Using the listing below, show all lines that hold the word "synthesis".

+-------+

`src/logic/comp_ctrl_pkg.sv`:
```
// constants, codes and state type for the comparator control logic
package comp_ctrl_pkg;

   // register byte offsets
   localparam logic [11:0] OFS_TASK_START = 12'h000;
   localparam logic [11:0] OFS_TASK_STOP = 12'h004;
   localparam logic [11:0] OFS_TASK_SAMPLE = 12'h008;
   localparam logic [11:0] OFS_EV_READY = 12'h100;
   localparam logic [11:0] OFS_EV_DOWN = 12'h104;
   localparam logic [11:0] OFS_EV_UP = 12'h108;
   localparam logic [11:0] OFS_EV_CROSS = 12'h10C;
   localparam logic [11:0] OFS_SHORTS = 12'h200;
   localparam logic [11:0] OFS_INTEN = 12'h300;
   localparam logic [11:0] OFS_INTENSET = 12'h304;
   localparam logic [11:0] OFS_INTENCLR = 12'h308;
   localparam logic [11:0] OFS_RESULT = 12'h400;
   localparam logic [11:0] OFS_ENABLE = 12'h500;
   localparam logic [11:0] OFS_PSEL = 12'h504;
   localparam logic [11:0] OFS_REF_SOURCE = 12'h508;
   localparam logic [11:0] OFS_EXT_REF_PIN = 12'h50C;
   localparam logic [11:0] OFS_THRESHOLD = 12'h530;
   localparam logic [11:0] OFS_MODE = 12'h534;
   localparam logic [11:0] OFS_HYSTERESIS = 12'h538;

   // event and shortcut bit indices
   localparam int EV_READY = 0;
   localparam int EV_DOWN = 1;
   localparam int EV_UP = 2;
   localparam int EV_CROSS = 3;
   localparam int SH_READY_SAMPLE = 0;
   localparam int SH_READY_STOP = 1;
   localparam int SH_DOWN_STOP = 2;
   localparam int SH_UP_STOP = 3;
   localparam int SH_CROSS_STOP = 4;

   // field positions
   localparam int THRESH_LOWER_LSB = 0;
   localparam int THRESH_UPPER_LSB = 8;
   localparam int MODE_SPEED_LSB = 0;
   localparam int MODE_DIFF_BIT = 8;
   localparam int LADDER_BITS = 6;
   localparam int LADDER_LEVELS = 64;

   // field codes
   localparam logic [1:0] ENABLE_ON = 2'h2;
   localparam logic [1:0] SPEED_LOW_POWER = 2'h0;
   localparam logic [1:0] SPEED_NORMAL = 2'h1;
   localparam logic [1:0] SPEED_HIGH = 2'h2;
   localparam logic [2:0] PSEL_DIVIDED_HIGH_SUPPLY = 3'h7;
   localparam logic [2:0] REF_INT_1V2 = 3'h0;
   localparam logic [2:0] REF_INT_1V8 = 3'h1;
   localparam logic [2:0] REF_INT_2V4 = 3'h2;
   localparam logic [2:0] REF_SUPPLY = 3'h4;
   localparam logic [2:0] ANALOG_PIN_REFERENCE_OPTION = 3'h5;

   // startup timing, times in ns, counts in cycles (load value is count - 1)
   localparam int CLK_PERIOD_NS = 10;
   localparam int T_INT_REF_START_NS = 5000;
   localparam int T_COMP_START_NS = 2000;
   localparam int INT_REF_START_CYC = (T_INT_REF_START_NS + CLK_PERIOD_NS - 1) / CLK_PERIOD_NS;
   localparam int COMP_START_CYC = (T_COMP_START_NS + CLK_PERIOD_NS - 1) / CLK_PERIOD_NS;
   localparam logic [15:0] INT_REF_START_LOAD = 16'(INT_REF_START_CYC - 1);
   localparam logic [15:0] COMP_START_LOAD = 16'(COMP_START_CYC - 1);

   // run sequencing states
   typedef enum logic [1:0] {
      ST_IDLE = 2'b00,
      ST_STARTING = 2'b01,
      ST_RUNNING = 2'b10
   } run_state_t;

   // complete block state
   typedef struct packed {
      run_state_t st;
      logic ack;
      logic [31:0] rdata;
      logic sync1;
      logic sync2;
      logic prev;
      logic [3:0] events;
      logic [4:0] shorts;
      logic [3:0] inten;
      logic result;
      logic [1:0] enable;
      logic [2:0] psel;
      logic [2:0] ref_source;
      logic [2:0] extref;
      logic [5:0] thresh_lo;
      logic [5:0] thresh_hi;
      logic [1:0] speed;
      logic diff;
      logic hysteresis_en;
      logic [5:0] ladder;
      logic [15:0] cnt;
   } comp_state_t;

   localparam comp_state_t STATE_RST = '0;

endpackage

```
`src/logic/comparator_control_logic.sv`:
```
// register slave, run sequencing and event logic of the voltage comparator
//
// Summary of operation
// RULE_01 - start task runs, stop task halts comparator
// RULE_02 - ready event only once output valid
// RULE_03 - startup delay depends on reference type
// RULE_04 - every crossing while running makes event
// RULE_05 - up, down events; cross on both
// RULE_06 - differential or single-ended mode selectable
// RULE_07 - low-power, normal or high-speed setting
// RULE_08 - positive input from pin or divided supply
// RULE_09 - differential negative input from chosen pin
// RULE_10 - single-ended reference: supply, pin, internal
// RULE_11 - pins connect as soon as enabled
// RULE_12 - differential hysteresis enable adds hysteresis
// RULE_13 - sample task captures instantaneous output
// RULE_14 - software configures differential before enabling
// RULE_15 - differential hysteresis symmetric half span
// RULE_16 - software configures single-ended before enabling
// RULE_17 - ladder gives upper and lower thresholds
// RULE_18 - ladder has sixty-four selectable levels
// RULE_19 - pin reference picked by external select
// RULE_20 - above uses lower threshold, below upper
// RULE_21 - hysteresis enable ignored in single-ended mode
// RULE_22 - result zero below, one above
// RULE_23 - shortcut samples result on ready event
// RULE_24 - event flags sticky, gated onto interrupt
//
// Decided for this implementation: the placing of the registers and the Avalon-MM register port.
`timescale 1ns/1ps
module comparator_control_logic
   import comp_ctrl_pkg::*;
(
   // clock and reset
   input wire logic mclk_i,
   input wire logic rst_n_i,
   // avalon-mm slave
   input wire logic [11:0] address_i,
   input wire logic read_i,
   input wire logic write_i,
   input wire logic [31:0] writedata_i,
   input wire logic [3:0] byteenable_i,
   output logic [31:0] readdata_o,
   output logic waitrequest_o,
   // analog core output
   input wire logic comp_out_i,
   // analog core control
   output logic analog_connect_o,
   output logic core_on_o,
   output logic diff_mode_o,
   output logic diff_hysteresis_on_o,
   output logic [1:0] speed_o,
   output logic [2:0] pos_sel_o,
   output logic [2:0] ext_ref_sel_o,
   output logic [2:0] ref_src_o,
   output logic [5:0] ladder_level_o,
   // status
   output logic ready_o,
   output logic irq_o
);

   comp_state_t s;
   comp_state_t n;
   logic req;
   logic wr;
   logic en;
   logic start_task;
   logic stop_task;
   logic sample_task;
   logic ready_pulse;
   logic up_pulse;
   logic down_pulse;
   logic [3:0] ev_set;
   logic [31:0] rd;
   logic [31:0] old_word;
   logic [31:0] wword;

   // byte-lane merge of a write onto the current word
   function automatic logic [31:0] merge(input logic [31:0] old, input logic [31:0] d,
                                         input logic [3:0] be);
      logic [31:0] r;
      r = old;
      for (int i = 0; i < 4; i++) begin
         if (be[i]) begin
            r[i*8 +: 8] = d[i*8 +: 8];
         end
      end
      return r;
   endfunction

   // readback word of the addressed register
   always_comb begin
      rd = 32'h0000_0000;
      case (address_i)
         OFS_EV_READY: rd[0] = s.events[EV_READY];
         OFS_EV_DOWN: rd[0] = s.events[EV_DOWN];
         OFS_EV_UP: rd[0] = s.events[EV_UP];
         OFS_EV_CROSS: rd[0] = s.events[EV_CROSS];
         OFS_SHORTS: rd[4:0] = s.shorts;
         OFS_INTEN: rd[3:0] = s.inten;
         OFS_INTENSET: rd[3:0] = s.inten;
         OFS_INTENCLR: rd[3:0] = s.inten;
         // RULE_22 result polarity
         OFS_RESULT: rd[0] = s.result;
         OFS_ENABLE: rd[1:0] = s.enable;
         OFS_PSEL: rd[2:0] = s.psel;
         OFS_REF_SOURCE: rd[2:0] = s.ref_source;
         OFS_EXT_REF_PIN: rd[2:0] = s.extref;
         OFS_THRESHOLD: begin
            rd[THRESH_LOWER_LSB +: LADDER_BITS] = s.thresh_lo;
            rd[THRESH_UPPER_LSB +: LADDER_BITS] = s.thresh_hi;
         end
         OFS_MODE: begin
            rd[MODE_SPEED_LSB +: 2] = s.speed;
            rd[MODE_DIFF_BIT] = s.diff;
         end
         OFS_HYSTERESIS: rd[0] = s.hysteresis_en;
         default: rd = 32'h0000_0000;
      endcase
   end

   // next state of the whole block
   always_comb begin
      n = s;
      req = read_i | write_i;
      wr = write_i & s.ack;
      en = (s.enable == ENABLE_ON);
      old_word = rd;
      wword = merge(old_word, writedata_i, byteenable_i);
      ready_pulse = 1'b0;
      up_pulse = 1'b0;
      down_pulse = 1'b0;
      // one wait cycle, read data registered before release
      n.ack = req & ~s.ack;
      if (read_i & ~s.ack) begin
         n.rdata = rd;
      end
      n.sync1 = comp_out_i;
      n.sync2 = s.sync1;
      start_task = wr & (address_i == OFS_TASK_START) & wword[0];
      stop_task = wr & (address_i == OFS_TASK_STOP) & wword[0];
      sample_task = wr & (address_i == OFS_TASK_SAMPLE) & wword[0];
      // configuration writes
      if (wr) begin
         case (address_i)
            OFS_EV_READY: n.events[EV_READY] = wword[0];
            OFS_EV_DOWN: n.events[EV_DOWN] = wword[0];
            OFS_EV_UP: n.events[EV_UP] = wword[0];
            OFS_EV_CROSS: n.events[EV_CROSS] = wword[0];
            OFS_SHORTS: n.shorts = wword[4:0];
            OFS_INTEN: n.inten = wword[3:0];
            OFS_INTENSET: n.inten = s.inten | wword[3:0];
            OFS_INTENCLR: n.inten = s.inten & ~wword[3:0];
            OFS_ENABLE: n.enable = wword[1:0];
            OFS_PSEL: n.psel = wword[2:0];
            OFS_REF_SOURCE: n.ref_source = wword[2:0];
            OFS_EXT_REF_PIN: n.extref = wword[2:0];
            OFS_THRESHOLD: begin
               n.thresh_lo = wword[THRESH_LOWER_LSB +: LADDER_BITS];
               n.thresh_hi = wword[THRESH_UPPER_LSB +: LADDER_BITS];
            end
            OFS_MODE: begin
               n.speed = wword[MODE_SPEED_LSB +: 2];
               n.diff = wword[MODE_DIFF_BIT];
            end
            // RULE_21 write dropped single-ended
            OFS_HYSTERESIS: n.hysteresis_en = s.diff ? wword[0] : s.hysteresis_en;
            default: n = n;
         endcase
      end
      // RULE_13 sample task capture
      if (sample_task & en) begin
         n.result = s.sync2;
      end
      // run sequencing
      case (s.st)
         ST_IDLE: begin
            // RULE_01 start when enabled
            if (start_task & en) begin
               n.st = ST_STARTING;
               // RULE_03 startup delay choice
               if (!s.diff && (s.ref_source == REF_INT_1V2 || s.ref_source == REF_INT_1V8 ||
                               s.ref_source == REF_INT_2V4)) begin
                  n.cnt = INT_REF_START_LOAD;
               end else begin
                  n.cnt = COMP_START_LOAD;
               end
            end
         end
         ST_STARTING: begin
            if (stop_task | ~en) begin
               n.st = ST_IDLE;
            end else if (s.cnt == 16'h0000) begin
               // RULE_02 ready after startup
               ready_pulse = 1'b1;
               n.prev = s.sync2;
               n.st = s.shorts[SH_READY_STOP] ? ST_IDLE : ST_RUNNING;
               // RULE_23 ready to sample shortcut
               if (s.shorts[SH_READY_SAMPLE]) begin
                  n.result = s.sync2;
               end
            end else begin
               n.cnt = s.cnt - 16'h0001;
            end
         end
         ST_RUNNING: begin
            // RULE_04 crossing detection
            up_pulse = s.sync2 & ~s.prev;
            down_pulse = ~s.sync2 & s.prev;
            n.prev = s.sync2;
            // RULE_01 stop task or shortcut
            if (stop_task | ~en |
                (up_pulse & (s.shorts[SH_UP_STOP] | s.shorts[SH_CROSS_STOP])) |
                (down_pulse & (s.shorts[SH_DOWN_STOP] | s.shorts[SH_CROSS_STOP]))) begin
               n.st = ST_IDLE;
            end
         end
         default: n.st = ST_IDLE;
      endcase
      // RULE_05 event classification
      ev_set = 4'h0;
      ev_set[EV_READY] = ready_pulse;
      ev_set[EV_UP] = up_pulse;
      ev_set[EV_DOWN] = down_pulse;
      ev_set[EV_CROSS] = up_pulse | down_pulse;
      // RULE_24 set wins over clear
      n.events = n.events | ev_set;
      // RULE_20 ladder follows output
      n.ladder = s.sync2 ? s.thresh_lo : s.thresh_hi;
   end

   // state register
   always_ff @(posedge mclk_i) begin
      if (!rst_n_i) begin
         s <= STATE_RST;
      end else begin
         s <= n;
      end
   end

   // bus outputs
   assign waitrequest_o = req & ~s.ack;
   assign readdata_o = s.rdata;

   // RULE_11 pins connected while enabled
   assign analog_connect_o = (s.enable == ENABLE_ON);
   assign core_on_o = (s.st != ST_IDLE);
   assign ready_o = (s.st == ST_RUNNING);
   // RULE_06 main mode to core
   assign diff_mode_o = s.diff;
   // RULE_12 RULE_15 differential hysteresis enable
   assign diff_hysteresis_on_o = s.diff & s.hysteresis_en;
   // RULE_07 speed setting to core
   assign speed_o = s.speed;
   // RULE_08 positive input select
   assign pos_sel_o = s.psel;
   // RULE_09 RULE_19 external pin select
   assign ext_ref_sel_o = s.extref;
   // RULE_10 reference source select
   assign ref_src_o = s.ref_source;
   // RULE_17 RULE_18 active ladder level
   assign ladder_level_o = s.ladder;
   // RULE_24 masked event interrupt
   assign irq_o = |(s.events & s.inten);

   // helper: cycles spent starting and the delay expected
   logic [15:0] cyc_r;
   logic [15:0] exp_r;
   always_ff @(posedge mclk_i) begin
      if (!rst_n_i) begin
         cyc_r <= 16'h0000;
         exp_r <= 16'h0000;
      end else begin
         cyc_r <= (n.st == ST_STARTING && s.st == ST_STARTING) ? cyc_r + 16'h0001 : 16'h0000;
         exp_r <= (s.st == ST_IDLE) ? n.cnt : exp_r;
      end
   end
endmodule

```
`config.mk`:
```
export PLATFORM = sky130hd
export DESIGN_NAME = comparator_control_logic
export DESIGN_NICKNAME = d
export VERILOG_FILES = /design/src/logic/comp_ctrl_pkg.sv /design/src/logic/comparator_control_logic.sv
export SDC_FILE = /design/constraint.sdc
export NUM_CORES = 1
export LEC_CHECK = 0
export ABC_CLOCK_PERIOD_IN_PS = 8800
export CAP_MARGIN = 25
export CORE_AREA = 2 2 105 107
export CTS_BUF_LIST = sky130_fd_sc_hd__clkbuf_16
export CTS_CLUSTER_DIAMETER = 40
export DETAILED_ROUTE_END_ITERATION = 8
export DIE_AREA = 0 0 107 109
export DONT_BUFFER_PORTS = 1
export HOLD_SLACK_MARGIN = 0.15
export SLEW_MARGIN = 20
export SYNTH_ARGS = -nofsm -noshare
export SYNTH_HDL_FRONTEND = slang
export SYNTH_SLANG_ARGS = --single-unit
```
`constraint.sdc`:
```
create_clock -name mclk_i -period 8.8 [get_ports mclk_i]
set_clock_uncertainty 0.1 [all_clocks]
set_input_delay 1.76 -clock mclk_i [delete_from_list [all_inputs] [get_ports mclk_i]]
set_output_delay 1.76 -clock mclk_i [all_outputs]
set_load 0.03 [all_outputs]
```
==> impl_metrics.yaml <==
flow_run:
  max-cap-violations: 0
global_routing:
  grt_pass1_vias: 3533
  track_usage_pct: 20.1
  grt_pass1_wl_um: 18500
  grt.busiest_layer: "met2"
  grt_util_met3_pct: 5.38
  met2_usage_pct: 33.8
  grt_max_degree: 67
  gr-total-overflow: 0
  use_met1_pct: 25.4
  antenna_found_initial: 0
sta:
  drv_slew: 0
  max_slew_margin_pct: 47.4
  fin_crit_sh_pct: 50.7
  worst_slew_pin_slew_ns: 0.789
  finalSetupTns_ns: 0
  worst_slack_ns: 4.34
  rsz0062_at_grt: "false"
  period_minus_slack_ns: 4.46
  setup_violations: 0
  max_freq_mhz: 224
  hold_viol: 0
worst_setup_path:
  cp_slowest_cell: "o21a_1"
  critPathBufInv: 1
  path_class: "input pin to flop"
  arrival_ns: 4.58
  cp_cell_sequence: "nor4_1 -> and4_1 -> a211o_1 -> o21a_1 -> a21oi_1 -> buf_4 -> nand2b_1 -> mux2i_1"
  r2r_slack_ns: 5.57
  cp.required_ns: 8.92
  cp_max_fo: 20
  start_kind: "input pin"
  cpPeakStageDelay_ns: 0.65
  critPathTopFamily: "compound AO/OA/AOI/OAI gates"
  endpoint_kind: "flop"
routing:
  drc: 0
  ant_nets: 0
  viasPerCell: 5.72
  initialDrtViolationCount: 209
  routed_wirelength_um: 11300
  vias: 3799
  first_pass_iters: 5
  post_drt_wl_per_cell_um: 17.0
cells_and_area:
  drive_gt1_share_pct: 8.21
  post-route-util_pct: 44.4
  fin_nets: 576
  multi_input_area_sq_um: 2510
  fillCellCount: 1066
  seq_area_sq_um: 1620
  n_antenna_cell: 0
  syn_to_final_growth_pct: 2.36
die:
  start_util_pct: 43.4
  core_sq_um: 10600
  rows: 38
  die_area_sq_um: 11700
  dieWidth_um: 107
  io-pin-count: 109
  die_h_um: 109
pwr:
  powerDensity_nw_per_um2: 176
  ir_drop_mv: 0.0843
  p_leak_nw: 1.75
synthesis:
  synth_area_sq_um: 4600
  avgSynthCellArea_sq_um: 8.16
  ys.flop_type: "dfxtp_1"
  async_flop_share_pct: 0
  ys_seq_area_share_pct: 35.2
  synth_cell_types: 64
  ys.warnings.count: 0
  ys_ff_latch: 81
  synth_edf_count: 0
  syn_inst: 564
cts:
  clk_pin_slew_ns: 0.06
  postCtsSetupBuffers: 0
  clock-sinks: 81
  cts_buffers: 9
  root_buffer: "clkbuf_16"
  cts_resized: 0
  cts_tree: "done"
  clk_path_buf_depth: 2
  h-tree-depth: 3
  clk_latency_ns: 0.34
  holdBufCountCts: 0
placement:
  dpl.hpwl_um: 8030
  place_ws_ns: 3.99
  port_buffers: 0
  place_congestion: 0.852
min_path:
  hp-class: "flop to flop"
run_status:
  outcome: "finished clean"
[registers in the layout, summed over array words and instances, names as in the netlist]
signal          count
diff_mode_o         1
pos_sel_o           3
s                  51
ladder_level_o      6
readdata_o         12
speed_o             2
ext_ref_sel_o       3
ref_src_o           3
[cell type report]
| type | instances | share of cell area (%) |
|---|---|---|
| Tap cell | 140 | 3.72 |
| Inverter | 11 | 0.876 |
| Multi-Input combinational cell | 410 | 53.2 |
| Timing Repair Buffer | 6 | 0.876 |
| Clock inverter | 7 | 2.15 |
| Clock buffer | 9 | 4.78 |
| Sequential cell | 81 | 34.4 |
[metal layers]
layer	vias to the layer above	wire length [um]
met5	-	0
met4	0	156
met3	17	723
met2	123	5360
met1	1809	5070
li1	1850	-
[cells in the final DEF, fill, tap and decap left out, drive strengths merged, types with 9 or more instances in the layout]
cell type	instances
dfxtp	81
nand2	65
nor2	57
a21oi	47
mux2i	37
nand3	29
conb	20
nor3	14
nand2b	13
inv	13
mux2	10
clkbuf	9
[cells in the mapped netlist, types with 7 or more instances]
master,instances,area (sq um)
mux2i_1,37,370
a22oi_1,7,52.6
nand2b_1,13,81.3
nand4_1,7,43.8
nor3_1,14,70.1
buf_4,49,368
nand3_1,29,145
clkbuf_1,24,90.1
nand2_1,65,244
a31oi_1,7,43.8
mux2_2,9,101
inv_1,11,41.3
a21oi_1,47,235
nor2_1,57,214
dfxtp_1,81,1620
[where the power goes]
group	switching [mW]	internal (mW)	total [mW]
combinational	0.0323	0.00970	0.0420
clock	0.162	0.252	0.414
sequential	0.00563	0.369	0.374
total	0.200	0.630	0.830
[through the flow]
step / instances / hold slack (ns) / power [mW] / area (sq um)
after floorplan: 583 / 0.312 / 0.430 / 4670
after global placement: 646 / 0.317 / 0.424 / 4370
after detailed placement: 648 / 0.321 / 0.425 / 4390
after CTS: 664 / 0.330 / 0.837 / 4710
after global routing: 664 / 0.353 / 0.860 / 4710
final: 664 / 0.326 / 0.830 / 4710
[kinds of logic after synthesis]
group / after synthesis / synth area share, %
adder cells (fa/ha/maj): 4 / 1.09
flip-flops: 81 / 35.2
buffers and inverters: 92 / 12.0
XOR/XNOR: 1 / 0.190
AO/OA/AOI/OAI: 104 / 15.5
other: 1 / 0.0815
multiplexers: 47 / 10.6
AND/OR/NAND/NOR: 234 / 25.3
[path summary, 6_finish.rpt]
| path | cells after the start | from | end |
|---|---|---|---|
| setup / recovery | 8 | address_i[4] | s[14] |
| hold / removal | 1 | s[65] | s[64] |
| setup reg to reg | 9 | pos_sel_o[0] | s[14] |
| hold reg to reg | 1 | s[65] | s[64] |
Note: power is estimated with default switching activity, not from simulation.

+-------+

REPLY =
synthesis:
[kinds of logic after synthesis]
group / after synthesis / synth area share, %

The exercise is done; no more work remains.